Amazon hailed this year’s Prime Day, held July 11, in typically cryptic fashion. It was the “biggest global shopping event in Amazon history,” with sales up 60% over last year and a “record” number of Prime shoppers participating, the company announced yesterday. The only thing missing? The number of Prime members participating, or a sales total for the day overall. Even sales figures for the Echo Dot, Prime Day’s top-seller, were kept under wraps.
Twenty years in, Amazon analysts have seen this movie before. They know better than to expect CEO Jeff Bezos and his e-commerce empire to provide the answers they crave about Prime and other aspects of Amazon’s business. Instead, they have learned to look for clues in how the company behaves.
This year, those clues came in the form of the deals Amazon chose to promote. If Prime Day used to be a tool for acquiring new Prime members, it is now a tool for further cementing Amazon’s broad relationship with its customers.
“Prime membership growth has started to plateau,” says Michael Levin, cofounder of Consumer Intelligence Research Partners, a Chicago-based firm that surveys Amazon customers. “This year’s Prime Day was designed to train Prime members to do other things—to download the Amazon app, to buy an Echo. They were trying to dig deeper into that base of Prime members and do more with it.” The more time customers spend in the Amazon ecosystem, the more profitable they become.
In parallel, there are other signs that Amazon is starting to look beyond its largely affluent customer base. Among U.S. households making over $75,000 per year, Prime penetration is approaching 65%, according to Morgan Stanley. But an enormous swath of America earns far less. As of June, shoppers eligible for government assistance can now sign up for Prime at the reduced rate of $5.99 per month. “They might learn some stuff about how lower-income consumers in less developed economies think about Prime and want to buy,” says Levin.
Evidence that Prime is nearing market saturation in the U.S. has brought new urgency to a question that has dogged analysts since Prime launched in 2005. Bezos routinely boasts that Prime membership is somewhere in the “tens of millions”—but how many tens of millions, exactly? That’s where things get tricky. It’s 65 million, says Morgan Stanley, which backed into that number based on Amazon’s 2016 subscription services revenue. More like 80 million, says competing Wall Street firm Cowen. Try 85 million—in the U.S. alone, says Chicago-based firm Consumer Intelligence Research Partners, based on its proprietary online surveys.

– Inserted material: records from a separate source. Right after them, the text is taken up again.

===== src/design/lmfs_pkg.sv =====
// Shared types, constants and helpers for the LED matrix frame store serializer.
// No dependencies; used by lmfs_store and the top level.
package lmfs_pkg;

    localparam int DEVICES  = 4;                 // drivers in the chain, 1..8
    localparam int ROWS     = 8;
    localparam int ROW_W    = 3;
    localparam int DEV_W    = (DEVICES > 1) ? $clog2(DEVICES) : 1;
    localparam int DEPTH    = ROWS * DEVICES;
    localparam int ADDR_W   = $clog2(DEPTH);
    localparam int PAT_W    = 32;
    localparam int BYTE_W   = 8;
    localparam int DIGIT_W  = 4;

    localparam logic [DEV_W-1:0] DEV_LAST = DEV_W'(DEVICES - 1);
    localparam logic [ROW_W-1:0] ROW_LAST = ROW_W'(ROWS - 1);
    localparam logic [BYTE_W-1:0] BYTE_MASK = 8'hff;

    typedef enum logic [1:0] {
        KIND_CLEAR   = 2'd0,
        KIND_SET_ROW = 2'd1,
        KIND_SET_COL = 2'd2
    } t_kind;

    typedef enum logic {
        ST_IDLE,
        ST_EMIT
    } t_state;

    typedef struct packed {
        logic              clear;
        logic              rd_en;
        logic [ADDR_W-1:0] rd_addr;
        logic              wr_en;
        logic [ADDR_W-1:0] wr_addr;
        logic [BYTE_W-1:0] wr_data;
    } t_store_req;

    // row-major entry address: row * DEVICES + device
    function automatic logic [ADDR_W-1:0] addr_of(input logic [ROW_W-1:0] row,
                                                   input logic [DEV_W-1:0] dev);
        return ADDR_W'(int'(row) * DEVICES + int'(dev));
    endfunction

    // byte d of the pattern; devices past the fourth get zero
    function automatic logic [BYTE_W-1:0] pattern_byte(input logic [PAT_W-1:0] pat,
                                                        input logic [DEV_W-1:0] dev);
        logic [BYTE_W-1:0] b;
        case (int'(dev))
            0:       b = pat[7:0];
            1:       b = pat[15:8];
            2:       b = pat[23:16];
            3:       b = pat[31:24];
            default: b = '0;
        endcase
        return b & BYTE_MASK;
    endfunction

endpackage


===== src/design/lmfs_store.sv =====
// Frame store memory: one write port, one registered read port, per-entry valid bits.
// Depends on lmfs_pkg.
module lmfs_store (
    input  logic                        i_clk,
    input  logic                        i_rst_n,
    input  lmfs_pkg::t_store_req        i_req,
    output logic [lmfs_pkg::BYTE_W-1:0] o_rd_data
);

    logic [lmfs_pkg::BYTE_W-1:0] r_mem [lmfs_pkg::DEPTH];
    logic [lmfs_pkg::DEPTH-1:0]  r_valid;
    logic [lmfs_pkg::BYTE_W-1:0] r_rd_data;

    // entries never written since reset or clear read as zero
    always_ff @(posedge i_clk) begin
        if (!i_rst_n) begin
            r_valid <= '0;
        end else if (i_req.clear) begin
            r_valid <= '0;
        end else if (i_req.wr_en) begin
            r_valid[i_req.wr_addr] <= 1'b1;
        end
    end

    always_ff @(posedge i_clk) begin
        if (i_req.wr_en) begin
            r_mem[i_req.wr_addr] <= i_req.wr_data;
        end
        if (i_req.rd_en) begin
            r_rd_data <= r_valid[i_req.rd_addr] ? r_mem[i_req.rd_addr] : '0;
        end
    end

    assign o_rd_data = r_rd_data;

endmodule


===== src/design/led_matrix_frame_store_serializer.sv =====
// Top level: command decode, row/device sequencer, byte merge unit, output register.
// Depends on lmfs_pkg and lmfs_store.
//
// Frame store and serializer for a chain of lmfs_pkg::DEVICES cascaded 8x8 LED
// matrix drivers. The store keeps 8 rows by DEVICES bytes and resets to zero.
// A command word carries kind in tuser: clear (0) zeroes the store and sends
// rows 0..7; set row (1) writes pattern byte i to device i of row_index and
// sends that row; set column (2) sets or clears bit column_index%8 of device
// column_index/8 in every row from pattern bit r, sending each row after its
// update. Kind 3, and a set column aimed past the chain, are dropped with no
// output. Each output word is one (digit register = row+1, segment byte)
// pair, devices in order from 0 up; tuser flags the last pair of a row (end
// of a chip-select frame) and tlast the last word of the command.
// Timing: the sequencer walks the store one entry per cycle through the
// store's single read port while the output is not stalled; after the accept
// a command gives one output word per entry walked, 8*DEVICES for clear and
// set column and DEVICES for set row, and a dropped command is only accepted.
// Output backpressure stalls the walk. The input is ready again once the last
// word is in the output register, even if it has not been taken yet.
module led_matrix_frame_store_serializer (
    input  logic        i_clk,
    input  logic        i_rst_n,
    // command stream
    input  logic        i_s_axis_tvalid,
    output logic        o_s_axis_tready,
    input  logic [39:0] i_s_axis_tdata,  // [2:0] row_index, [7:3] column_index,
                                         // [39:8] pattern
    input  logic [1:0]  i_s_axis_tuser,  // [1:0] kind
    // driver word stream
    output logic        o_m_axis_tvalid,
    input  logic        i_m_axis_tready,
    output logic [15:0] o_m_axis_tdata,  // [3:0] digit_register, [11:4] segment_byte,
                                         // [15:12] zero
    output logic [0:0]  o_m_axis_tuser,  // [0] frame_end
    output logic        o_m_axis_tlast
);

    // input fields
    logic [lmfs_pkg::ROW_W-1:0] in_row;
    logic [4:0]                 in_col;
    logic [lmfs_pkg::PAT_W-1:0] in_pattern;
    lmfs_pkg::t_kind            in_kind;
    logic                       in_accept;
    logic                       in_cmd_ok;

    assign in_row     = i_s_axis_tdata[2:0];
    assign in_col     = i_s_axis_tdata[7:3];
    assign in_pattern = i_s_axis_tdata[39:8];
    assign in_kind    = lmfs_pkg::t_kind'(i_s_axis_tuser);

    // sequencer state
    lmfs_pkg::t_state            r_state, n_state;
    lmfs_pkg::t_kind             r_kind;
    logic [lmfs_pkg::ROW_W-1:0]  r_row, n_row;
    logic [lmfs_pkg::DEV_W-1:0]  r_dev, n_dev;
    logic [lmfs_pkg::DEV_W-1:0]  r_col_dev;
    logic [2:0]                  r_col_bit;
    logic [lmfs_pkg::PAT_W-1:0]  r_pattern;

    // output register
    logic                        r_out_valid;
    logic [lmfs_pkg::DIGIT_W-1:0] r_out_digit;
    logic [lmfs_pkg::BYTE_W-1:0] r_out_byte;
    logic                        r_out_frame_end;
    logic                        r_out_last;

    lmfs_pkg::t_store_req        store_req;
    logic [lmfs_pkg::BYTE_W-1:0] rd_data;
    logic [lmfs_pkg::BYTE_W-1:0] merged;
    logic [lmfs_pkg::BYTE_W-1:0] col_mask;
    logic [7:0]                  col_pattern;
    logic                        step;
    logic                        final_step;
    logic                        on_col_dev;

    assign in_accept = i_s_axis_tvalid && o_s_axis_tready;

    // drop unused kinds and columns beyond the chain
    always_comb begin
        unique case (in_kind)
            lmfs_pkg::KIND_CLEAR,
            lmfs_pkg::KIND_SET_ROW: in_cmd_ok = 1'b1;
            lmfs_pkg::KIND_SET_COL: in_cmd_ok = (int'(in_col[4:3]) < lmfs_pkg::DEVICES);
            default:                in_cmd_ok = 1'b0;
        endcase
    end

    // one word per cycle unless the output register is still full
    assign step       = (r_state == lmfs_pkg::ST_EMIT) && (!r_out_valid || i_m_axis_tready);
    assign final_step = (r_dev == lmfs_pkg::DEV_LAST) &&
                        ((r_kind == lmfs_pkg::KIND_SET_ROW) || (r_row == lmfs_pkg::ROW_LAST));
    assign on_col_dev = (r_dev == r_col_dev);

    // next state
    always_comb begin
        n_state = r_state;
        unique case (r_state)
            lmfs_pkg::ST_IDLE: if (in_accept && in_cmd_ok) n_state = lmfs_pkg::ST_EMIT;
            lmfs_pkg::ST_EMIT: if (step && final_step) n_state = lmfs_pkg::ST_IDLE;
            default:           n_state = lmfs_pkg::ST_IDLE;
        endcase
    end

    // sequencer outputs: walk position and store requests
    always_comb begin
        n_row           = r_row;
        n_dev           = r_dev;
        store_req       = '0;
        o_s_axis_tready = 1'b0;
        unique case (r_state)
            lmfs_pkg::ST_IDLE: begin
                // always ready here, so tvalid alone marks an accepted word
                o_s_axis_tready = 1'b1;
                if (i_s_axis_tvalid && in_cmd_ok) begin
                    n_row = (in_kind == lmfs_pkg::KIND_SET_ROW) ? in_row : '0;
                    n_dev = '0;
                    store_req.clear = (in_kind == lmfs_pkg::KIND_CLEAR);
                    store_req.rd_en = 1'b1;
                end
            end
            lmfs_pkg::ST_EMIT: begin
                if (step) begin
                    store_req.wr_en = (r_kind == lmfs_pkg::KIND_SET_ROW) ||
                                      ((r_kind == lmfs_pkg::KIND_SET_COL) && on_col_dev);
                    if (!final_step) begin
                        // prefetch the next entry while this word goes out
                        if (r_dev == lmfs_pkg::DEV_LAST) begin
                            n_dev = '0;
                            n_row = r_row + 1'b1;
                        end else begin
                            n_dev = r_dev + 1'b1;
                        end
                        store_req.rd_en = 1'b1;
                    end
                end
            end
            default: begin
                o_s_axis_tready = 1'b0;
            end
        endcase
        store_req.rd_addr = lmfs_pkg::addr_of(n_row, n_dev);
        store_req.wr_addr = lmfs_pkg::addr_of(r_row, r_dev);
        store_req.wr_data = merged;
    end

    // byte merge unit, shared by every step
    assign col_pattern = r_pattern[7:0];
    assign col_mask    = lmfs_pkg::BYTE_W'(1) << r_col_bit;

    always_comb begin
        case (r_kind)
            lmfs_pkg::KIND_CLEAR:   merged = '0;
            lmfs_pkg::KIND_SET_ROW: merged = lmfs_pkg::pattern_byte(r_pattern, r_dev);
            lmfs_pkg::KIND_SET_COL: begin
                if (!on_col_dev) begin
                    merged = rd_data;
                end else if (col_pattern[r_row]) begin
                    merged = rd_data | col_mask;
                end else begin
                    merged = rd_data & ~col_mask;
                end
            end
            default:                merged = rd_data;
        endcase
    end

    lmfs_store u_store (
        .i_clk     (i_clk),
        .i_rst_n   (i_rst_n),
        .i_req     (store_req),
        .o_rd_data (rd_data)
    );

    // control registers
    always_ff @(posedge i_clk) begin
        if (!i_rst_n) begin
            r_state     <= lmfs_pkg::ST_IDLE;
            r_out_valid <= 1'b0;
        end else begin
            r_state <= n_state;
            if (step) begin
                r_out_valid <= 1'b1;
            end else if (i_m_axis_tready) begin
                r_out_valid <= 1'b0;
            end
        end
    end

    // command and walk registers
    always_ff @(posedge i_clk) begin
        r_row <= n_row;
        r_dev <= n_dev;
        if (in_accept) begin
            r_kind    <= in_kind;
            r_col_dev <= lmfs_pkg::DEV_W'(in_col[4:3]);
            r_col_bit <= in_col[2:0];
            r_pattern <= in_pattern;
        end
    end

    // output word payload
    always_ff @(posedge i_clk) begin
        if (step) begin
            r_out_digit     <= {1'b0, r_row} + 4'd1;
            r_out_byte      <= merged;
            r_out_frame_end <= (r_dev == lmfs_pkg::DEV_LAST);
            r_out_last      <= final_step;
        end
    end

    assign o_m_axis_tvalid   = r_out_valid;
    assign o_m_axis_tdata    = {4'b0000, r_out_byte, r_out_digit};
    assign o_m_axis_tuser[0] = r_out_frame_end;
    assign o_m_axis_tlast    = r_out_last;

endmodule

Bezos has yet to weigh in and resolve the debate. At times, his reticence has approached the level of farce. In 2014, for example, he proudly presented a bar chart depicting Amazon Prime member growth—with no Y-axis scale or data. When the company does release data, it focuses on “showing the strength of Amazon without showing the strategy of Amazon,” says Forrester e-commerce analyst Brendan Witcher.
Jeff Bezos standing in front of a chart with … No actual figures!!! pic.twitter.com/WibrJ1kSvv
— Tim Stenovec (@timsteno) June 18, 2014
To some extent, all retailers keep mum about their customer data. “This is typical,” says Witcher. But Amazon arguably takes that competitive imperative to a new extreme—and gets away with it, because of Wall Street’s current faith in Bezos (Amazon’s stock, today trading at over $1,000, has doubled in value over the last 18 months). Investors’ overwhelming trust in his ability to deliver results means that naysayers have little leverage to force disclosures. In return, Bezos occasionally releases a data point designed to assuage any skeptics. This past February, for example, Amazon finally provided an annual sales number for Prime and other retail subscriptions: $6.4 billion for 2016.
If Amazon charged its standard $99 fee for every Prime subscription, doing the math on its member numbers, based on that $6.4 billion figure, would be relatively easy. But Prime is an increasingly complicated mix of price points, with some customers paying a student rate and others taking advantage of free trials. Plus, a Prime member’s value to Amazon continues to evolve, as the company expands into categories like fashion and grocery. Going forward, the estimated $1,300 that Prime members spend with Amazon each year will likely increase—as it must, in order to offset the loyalty program’s slowing growth rate. In that context, Amazon’s recent purchase of Whole Foods, for $13.4 billion, makes perfect sense.